| What to do |
When you reach the line containing "must be abandoned." in the entries below, start writing out each line exactly, and stop after the line containing "with valid/ready handshake".
::::::::
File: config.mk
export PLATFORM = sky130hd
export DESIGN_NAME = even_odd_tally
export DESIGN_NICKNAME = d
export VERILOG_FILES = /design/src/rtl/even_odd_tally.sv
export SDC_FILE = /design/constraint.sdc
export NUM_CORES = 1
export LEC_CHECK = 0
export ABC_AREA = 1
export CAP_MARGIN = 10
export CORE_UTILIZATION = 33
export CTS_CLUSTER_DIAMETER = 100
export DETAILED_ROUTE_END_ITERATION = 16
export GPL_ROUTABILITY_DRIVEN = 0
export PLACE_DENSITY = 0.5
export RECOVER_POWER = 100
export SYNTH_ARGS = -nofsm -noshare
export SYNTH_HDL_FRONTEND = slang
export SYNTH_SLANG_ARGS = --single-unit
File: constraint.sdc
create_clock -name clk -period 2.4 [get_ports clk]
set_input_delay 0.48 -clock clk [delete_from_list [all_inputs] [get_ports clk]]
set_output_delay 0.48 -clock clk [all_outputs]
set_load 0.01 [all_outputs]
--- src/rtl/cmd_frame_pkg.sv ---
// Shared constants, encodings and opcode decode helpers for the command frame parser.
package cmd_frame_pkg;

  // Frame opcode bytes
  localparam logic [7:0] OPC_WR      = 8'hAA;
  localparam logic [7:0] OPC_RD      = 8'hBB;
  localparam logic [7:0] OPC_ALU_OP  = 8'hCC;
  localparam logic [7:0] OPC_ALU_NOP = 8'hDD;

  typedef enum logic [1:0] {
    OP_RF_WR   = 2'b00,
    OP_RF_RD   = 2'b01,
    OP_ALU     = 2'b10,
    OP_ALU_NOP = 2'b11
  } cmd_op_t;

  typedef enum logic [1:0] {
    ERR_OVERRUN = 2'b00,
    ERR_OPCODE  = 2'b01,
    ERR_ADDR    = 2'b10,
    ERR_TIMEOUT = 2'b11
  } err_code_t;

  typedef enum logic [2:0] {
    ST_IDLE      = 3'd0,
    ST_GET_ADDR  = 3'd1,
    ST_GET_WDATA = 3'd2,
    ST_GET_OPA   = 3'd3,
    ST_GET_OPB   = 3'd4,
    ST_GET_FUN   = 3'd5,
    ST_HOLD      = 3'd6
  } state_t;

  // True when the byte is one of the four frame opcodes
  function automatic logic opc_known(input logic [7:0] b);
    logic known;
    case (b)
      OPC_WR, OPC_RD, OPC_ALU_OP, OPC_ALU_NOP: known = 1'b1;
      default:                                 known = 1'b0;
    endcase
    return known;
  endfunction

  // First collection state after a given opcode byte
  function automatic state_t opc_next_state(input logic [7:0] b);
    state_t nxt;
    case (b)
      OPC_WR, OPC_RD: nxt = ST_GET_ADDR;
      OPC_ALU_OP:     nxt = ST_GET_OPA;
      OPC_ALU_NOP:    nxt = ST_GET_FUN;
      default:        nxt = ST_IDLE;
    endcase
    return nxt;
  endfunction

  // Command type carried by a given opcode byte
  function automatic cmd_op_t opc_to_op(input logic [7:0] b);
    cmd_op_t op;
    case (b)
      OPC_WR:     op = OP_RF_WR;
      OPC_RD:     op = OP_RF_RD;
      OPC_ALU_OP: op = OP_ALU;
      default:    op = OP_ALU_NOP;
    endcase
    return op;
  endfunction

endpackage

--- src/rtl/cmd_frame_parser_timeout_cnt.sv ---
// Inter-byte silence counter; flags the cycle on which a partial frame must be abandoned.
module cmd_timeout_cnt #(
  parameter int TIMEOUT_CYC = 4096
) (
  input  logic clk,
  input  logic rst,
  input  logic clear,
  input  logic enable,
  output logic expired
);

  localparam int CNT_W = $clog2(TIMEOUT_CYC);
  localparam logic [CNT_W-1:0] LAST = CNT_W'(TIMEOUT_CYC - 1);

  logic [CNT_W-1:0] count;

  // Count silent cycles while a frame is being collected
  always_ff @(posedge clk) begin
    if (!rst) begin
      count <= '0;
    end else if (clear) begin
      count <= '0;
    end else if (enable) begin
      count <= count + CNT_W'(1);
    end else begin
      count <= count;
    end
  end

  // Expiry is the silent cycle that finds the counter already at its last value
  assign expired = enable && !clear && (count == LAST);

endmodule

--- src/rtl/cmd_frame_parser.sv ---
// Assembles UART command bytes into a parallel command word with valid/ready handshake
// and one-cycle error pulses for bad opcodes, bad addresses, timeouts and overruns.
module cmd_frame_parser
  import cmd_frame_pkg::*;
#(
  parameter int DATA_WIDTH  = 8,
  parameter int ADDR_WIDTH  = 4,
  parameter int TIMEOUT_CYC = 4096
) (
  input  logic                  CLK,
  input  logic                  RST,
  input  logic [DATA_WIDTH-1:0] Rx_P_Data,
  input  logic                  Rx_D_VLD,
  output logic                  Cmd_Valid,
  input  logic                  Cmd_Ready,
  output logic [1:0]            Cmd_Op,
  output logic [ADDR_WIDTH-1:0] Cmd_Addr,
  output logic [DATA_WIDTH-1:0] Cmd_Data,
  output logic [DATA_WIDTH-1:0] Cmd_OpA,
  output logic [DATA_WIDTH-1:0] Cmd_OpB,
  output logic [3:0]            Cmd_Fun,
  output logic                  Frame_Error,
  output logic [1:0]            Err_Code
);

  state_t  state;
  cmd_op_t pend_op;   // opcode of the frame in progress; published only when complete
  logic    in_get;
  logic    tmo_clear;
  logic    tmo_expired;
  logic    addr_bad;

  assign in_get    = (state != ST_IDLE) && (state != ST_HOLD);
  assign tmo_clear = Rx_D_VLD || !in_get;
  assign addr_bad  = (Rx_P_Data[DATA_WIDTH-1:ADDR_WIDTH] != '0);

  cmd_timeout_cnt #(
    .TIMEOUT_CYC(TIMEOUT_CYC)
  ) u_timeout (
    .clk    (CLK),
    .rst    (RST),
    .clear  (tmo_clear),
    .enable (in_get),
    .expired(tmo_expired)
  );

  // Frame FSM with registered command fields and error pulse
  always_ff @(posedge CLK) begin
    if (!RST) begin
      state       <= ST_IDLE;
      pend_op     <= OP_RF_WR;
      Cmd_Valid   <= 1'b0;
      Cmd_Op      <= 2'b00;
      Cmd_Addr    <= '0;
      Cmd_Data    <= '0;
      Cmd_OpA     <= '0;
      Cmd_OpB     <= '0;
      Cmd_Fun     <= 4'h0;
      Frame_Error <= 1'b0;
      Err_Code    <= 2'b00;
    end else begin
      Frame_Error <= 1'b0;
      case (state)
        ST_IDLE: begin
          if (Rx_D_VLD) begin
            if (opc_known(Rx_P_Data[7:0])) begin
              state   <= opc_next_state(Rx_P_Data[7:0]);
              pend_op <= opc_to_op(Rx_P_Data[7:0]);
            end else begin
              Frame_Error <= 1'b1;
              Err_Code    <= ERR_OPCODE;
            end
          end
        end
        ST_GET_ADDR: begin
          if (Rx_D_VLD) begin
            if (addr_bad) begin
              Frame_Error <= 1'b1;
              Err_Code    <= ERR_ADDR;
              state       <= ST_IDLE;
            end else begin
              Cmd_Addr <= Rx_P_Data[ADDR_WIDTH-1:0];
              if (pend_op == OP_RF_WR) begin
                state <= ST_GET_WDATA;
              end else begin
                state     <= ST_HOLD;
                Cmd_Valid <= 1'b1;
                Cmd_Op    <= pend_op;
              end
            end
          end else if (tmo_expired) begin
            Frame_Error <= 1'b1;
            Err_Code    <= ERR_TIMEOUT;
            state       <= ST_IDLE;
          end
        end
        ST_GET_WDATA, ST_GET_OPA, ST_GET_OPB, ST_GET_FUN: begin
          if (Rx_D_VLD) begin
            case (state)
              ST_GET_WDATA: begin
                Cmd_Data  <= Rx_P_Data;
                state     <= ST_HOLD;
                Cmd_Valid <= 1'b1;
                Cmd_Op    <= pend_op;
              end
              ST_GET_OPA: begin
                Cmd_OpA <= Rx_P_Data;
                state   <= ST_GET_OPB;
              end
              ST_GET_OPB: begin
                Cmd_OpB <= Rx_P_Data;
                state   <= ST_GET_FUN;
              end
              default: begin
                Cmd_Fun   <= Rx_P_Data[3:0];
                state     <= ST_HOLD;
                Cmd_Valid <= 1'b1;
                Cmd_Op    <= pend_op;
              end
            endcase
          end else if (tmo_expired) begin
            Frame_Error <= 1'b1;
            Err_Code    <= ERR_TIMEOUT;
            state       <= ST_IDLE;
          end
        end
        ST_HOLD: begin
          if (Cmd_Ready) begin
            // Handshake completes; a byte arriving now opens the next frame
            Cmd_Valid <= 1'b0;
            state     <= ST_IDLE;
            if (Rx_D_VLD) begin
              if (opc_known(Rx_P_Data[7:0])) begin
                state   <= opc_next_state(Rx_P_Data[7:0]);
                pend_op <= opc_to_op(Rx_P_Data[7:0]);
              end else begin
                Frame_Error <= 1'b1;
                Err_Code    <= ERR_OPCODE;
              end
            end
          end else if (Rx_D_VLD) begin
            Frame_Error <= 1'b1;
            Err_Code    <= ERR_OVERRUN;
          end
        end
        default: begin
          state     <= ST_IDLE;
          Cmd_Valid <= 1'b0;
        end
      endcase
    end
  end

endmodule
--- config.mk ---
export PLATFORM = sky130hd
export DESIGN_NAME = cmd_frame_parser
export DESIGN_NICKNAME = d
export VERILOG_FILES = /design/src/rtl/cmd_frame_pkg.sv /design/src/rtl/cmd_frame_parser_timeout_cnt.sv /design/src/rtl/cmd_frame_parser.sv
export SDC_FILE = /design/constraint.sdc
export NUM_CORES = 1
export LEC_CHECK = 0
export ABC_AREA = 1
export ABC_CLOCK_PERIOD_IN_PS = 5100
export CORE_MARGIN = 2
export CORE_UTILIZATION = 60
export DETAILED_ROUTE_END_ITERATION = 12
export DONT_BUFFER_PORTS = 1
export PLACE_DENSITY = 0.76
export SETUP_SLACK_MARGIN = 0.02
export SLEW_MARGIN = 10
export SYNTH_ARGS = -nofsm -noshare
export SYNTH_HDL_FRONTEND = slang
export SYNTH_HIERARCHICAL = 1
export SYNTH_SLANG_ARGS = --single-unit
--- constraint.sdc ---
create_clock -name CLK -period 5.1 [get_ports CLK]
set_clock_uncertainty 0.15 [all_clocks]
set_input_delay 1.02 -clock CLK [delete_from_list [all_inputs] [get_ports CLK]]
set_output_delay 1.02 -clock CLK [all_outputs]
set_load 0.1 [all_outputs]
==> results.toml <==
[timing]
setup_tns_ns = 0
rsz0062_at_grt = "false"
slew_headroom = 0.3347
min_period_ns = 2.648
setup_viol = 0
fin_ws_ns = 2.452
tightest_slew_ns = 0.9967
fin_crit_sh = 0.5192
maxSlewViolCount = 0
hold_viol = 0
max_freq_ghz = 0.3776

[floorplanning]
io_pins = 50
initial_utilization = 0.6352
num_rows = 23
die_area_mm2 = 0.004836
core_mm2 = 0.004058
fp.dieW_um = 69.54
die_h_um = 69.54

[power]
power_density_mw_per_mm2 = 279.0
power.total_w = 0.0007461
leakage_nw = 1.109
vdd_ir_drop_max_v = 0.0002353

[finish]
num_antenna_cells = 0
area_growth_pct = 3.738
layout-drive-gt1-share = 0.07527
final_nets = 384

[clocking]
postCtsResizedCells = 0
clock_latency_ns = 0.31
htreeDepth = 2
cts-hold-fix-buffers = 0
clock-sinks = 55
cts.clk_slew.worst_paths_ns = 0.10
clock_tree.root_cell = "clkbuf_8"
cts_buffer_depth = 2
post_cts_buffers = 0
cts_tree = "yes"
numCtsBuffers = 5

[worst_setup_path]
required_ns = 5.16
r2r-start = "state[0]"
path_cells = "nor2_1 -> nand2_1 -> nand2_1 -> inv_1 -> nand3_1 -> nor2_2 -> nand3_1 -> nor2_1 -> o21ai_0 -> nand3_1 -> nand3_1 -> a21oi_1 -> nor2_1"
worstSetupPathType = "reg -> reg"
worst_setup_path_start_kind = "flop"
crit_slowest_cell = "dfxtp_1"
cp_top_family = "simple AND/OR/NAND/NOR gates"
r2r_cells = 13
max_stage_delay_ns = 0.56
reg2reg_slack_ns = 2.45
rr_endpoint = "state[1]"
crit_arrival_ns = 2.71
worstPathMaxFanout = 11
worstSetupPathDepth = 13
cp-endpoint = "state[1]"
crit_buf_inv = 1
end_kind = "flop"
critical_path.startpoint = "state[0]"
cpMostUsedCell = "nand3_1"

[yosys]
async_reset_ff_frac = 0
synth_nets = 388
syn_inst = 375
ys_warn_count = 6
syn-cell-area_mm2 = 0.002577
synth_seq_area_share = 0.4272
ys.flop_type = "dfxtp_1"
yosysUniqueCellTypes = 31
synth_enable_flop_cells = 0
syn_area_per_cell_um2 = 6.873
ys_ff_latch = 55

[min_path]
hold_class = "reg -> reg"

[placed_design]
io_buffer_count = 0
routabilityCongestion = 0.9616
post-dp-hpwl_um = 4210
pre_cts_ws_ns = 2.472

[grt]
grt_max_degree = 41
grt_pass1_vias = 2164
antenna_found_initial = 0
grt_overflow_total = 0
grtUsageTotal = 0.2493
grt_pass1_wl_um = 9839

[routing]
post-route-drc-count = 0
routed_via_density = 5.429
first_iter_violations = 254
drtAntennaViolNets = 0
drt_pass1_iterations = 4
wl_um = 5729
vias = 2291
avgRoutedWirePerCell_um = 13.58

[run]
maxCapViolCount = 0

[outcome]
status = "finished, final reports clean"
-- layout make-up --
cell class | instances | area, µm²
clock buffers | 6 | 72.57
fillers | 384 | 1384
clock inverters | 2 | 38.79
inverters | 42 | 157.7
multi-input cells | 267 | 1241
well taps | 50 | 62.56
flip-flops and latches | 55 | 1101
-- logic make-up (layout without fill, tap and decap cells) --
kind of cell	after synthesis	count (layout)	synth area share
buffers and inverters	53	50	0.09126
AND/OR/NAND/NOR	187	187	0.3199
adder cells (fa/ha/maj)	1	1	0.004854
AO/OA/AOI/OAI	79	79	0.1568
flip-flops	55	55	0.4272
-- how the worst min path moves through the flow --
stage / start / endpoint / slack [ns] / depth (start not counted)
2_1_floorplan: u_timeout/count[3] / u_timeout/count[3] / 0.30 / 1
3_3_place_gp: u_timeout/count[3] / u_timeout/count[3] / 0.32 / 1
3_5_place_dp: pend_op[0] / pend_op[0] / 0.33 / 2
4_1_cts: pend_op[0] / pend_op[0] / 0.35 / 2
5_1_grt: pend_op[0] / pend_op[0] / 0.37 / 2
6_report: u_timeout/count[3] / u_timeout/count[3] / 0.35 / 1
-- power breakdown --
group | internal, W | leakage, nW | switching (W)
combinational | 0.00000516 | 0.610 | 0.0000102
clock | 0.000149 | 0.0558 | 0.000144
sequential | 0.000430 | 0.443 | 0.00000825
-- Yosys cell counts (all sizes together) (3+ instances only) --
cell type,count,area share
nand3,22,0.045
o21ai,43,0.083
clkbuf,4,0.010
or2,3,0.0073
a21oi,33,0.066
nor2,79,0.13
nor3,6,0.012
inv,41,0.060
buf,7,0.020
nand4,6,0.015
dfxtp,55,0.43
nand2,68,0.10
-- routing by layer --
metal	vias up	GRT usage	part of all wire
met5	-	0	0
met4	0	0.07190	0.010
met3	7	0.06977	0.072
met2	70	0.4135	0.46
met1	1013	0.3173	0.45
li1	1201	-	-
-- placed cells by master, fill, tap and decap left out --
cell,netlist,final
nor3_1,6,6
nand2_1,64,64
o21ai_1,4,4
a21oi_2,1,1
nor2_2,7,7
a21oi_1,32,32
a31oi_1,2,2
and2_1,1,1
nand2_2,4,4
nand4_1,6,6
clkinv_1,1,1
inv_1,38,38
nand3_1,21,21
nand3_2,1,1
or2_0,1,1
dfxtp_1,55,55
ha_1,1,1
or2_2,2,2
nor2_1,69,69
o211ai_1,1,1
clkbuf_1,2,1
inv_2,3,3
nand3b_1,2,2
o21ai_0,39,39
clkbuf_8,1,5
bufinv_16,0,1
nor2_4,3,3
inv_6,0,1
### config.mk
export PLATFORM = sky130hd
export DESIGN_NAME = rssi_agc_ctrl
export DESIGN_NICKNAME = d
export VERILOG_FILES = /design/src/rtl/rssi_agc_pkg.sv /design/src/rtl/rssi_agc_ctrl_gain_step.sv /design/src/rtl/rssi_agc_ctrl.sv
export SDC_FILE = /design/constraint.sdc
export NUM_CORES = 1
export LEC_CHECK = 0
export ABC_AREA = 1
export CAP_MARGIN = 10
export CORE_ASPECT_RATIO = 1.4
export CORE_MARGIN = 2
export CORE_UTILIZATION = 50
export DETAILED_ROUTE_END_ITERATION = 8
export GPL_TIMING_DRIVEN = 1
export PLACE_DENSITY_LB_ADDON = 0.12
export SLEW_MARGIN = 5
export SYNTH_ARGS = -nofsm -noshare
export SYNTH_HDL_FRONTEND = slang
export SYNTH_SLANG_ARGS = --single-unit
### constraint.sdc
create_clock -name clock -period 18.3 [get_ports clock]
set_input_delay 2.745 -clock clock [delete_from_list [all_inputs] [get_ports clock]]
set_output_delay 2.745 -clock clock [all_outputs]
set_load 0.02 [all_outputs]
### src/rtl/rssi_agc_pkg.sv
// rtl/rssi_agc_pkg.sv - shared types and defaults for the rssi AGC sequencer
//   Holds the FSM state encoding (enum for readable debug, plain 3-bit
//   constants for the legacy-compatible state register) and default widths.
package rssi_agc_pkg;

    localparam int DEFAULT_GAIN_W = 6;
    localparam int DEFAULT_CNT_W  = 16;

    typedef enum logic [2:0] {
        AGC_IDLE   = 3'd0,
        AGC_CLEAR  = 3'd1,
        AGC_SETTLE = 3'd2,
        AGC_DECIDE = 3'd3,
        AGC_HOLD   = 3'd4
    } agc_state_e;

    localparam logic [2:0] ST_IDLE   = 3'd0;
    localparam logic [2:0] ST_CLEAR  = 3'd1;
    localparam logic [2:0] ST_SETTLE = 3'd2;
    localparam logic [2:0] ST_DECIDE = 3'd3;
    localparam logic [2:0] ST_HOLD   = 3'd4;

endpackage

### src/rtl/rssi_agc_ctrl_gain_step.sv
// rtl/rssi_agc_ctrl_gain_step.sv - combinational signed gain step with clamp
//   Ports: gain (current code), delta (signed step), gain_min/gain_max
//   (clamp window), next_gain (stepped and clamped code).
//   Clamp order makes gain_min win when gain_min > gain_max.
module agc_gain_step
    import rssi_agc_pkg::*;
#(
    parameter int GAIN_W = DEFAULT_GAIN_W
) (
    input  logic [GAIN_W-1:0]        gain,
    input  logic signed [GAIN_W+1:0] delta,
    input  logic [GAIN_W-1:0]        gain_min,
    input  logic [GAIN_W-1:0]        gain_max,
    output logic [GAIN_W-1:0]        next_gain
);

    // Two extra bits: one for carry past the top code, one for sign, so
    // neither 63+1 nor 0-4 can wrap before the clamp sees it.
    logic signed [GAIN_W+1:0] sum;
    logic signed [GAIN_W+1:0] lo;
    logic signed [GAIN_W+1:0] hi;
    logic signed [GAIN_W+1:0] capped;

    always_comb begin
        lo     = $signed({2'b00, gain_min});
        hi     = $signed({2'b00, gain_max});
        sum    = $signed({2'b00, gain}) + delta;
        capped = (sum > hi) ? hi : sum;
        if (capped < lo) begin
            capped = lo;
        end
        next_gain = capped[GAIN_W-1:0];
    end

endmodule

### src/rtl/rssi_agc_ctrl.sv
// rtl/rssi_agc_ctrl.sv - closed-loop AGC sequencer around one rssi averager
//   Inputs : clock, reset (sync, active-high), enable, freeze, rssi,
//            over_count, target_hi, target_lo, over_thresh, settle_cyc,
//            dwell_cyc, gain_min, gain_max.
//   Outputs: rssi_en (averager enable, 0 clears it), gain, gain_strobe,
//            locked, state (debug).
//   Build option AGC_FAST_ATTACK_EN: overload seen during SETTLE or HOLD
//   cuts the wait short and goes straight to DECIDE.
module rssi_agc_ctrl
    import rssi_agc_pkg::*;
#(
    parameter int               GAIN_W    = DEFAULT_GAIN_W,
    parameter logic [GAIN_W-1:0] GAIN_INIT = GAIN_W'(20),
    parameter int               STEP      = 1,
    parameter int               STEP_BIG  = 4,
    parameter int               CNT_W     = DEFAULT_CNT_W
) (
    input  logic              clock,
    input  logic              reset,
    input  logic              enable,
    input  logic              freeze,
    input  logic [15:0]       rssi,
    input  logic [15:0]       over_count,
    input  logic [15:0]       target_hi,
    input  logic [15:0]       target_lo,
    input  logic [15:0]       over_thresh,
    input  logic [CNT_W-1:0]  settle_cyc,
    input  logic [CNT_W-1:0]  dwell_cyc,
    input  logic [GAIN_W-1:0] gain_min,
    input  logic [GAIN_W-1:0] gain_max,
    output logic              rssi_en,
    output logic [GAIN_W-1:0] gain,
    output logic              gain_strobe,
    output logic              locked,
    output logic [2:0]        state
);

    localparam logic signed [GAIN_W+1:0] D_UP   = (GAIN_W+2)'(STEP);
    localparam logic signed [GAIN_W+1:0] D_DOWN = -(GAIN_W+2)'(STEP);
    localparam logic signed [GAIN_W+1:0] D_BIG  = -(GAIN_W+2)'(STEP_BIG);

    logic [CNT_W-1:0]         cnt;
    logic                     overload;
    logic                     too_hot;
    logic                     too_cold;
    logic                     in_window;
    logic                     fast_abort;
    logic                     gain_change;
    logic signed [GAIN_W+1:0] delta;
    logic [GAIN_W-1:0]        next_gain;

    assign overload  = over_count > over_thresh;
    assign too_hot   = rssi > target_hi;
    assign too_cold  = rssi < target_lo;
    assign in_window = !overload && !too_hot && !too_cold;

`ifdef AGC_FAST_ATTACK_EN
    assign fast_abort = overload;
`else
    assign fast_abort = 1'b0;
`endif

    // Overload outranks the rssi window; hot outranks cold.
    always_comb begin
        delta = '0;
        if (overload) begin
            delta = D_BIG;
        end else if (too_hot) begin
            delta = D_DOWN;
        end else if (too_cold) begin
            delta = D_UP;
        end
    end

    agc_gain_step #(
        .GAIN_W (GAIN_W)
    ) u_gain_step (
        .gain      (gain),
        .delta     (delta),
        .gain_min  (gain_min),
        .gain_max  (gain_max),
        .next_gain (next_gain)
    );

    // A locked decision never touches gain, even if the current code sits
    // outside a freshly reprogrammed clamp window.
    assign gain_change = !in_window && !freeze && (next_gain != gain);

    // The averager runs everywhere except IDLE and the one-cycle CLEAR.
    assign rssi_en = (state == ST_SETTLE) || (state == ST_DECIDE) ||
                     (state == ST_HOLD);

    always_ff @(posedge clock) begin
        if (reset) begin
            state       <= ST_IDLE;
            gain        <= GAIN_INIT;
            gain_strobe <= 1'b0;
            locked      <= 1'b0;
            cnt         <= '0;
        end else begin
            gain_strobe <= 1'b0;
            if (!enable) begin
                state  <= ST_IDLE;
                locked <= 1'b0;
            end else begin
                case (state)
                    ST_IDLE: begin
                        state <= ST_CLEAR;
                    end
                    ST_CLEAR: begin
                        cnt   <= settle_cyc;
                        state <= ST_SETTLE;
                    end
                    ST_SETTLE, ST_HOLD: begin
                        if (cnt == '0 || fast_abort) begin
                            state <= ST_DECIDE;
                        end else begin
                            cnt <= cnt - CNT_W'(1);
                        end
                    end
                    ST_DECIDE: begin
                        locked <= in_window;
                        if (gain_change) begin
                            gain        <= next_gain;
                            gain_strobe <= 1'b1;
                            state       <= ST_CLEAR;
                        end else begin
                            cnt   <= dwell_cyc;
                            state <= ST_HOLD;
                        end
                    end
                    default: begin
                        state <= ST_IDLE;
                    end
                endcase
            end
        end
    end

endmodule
::::::::
| Exercise response |
// Inter-byte silence counter; flags the cycle on which a partial frame must be abandoned.
module cmd_timeout_cnt #(
  parameter int TIMEOUT_CYC = 4096
) (
  input  logic clk,
  input  logic rst,
  input  logic clear,
  input  logic enable,
  output logic expired
);

  localparam int CNT_W = $clog2(TIMEOUT_CYC);
  localparam logic [CNT_W-1:0] LAST = CNT_W'(TIMEOUT_CYC - 1);

  logic [CNT_W-1:0] count;

  // Count silent cycles while a frame is being collected
  always_ff @(posedge clk) begin
    if (!rst) begin
      count <= '0;
    end else if (clear) begin
      count <= '0;
    end else if (enable) begin
      count <= count + CNT_W'(1);
    end else begin
      count <= count;
    end
  end

  // Expiry is the silent cycle that finds the counter already at its last value
  assign expired = enable && !clear && (count == LAST);

endmodule

--- src/rtl/cmd_frame_parser.sv ---
// Assembles UART command bytes into a parallel command word with valid/ready handshake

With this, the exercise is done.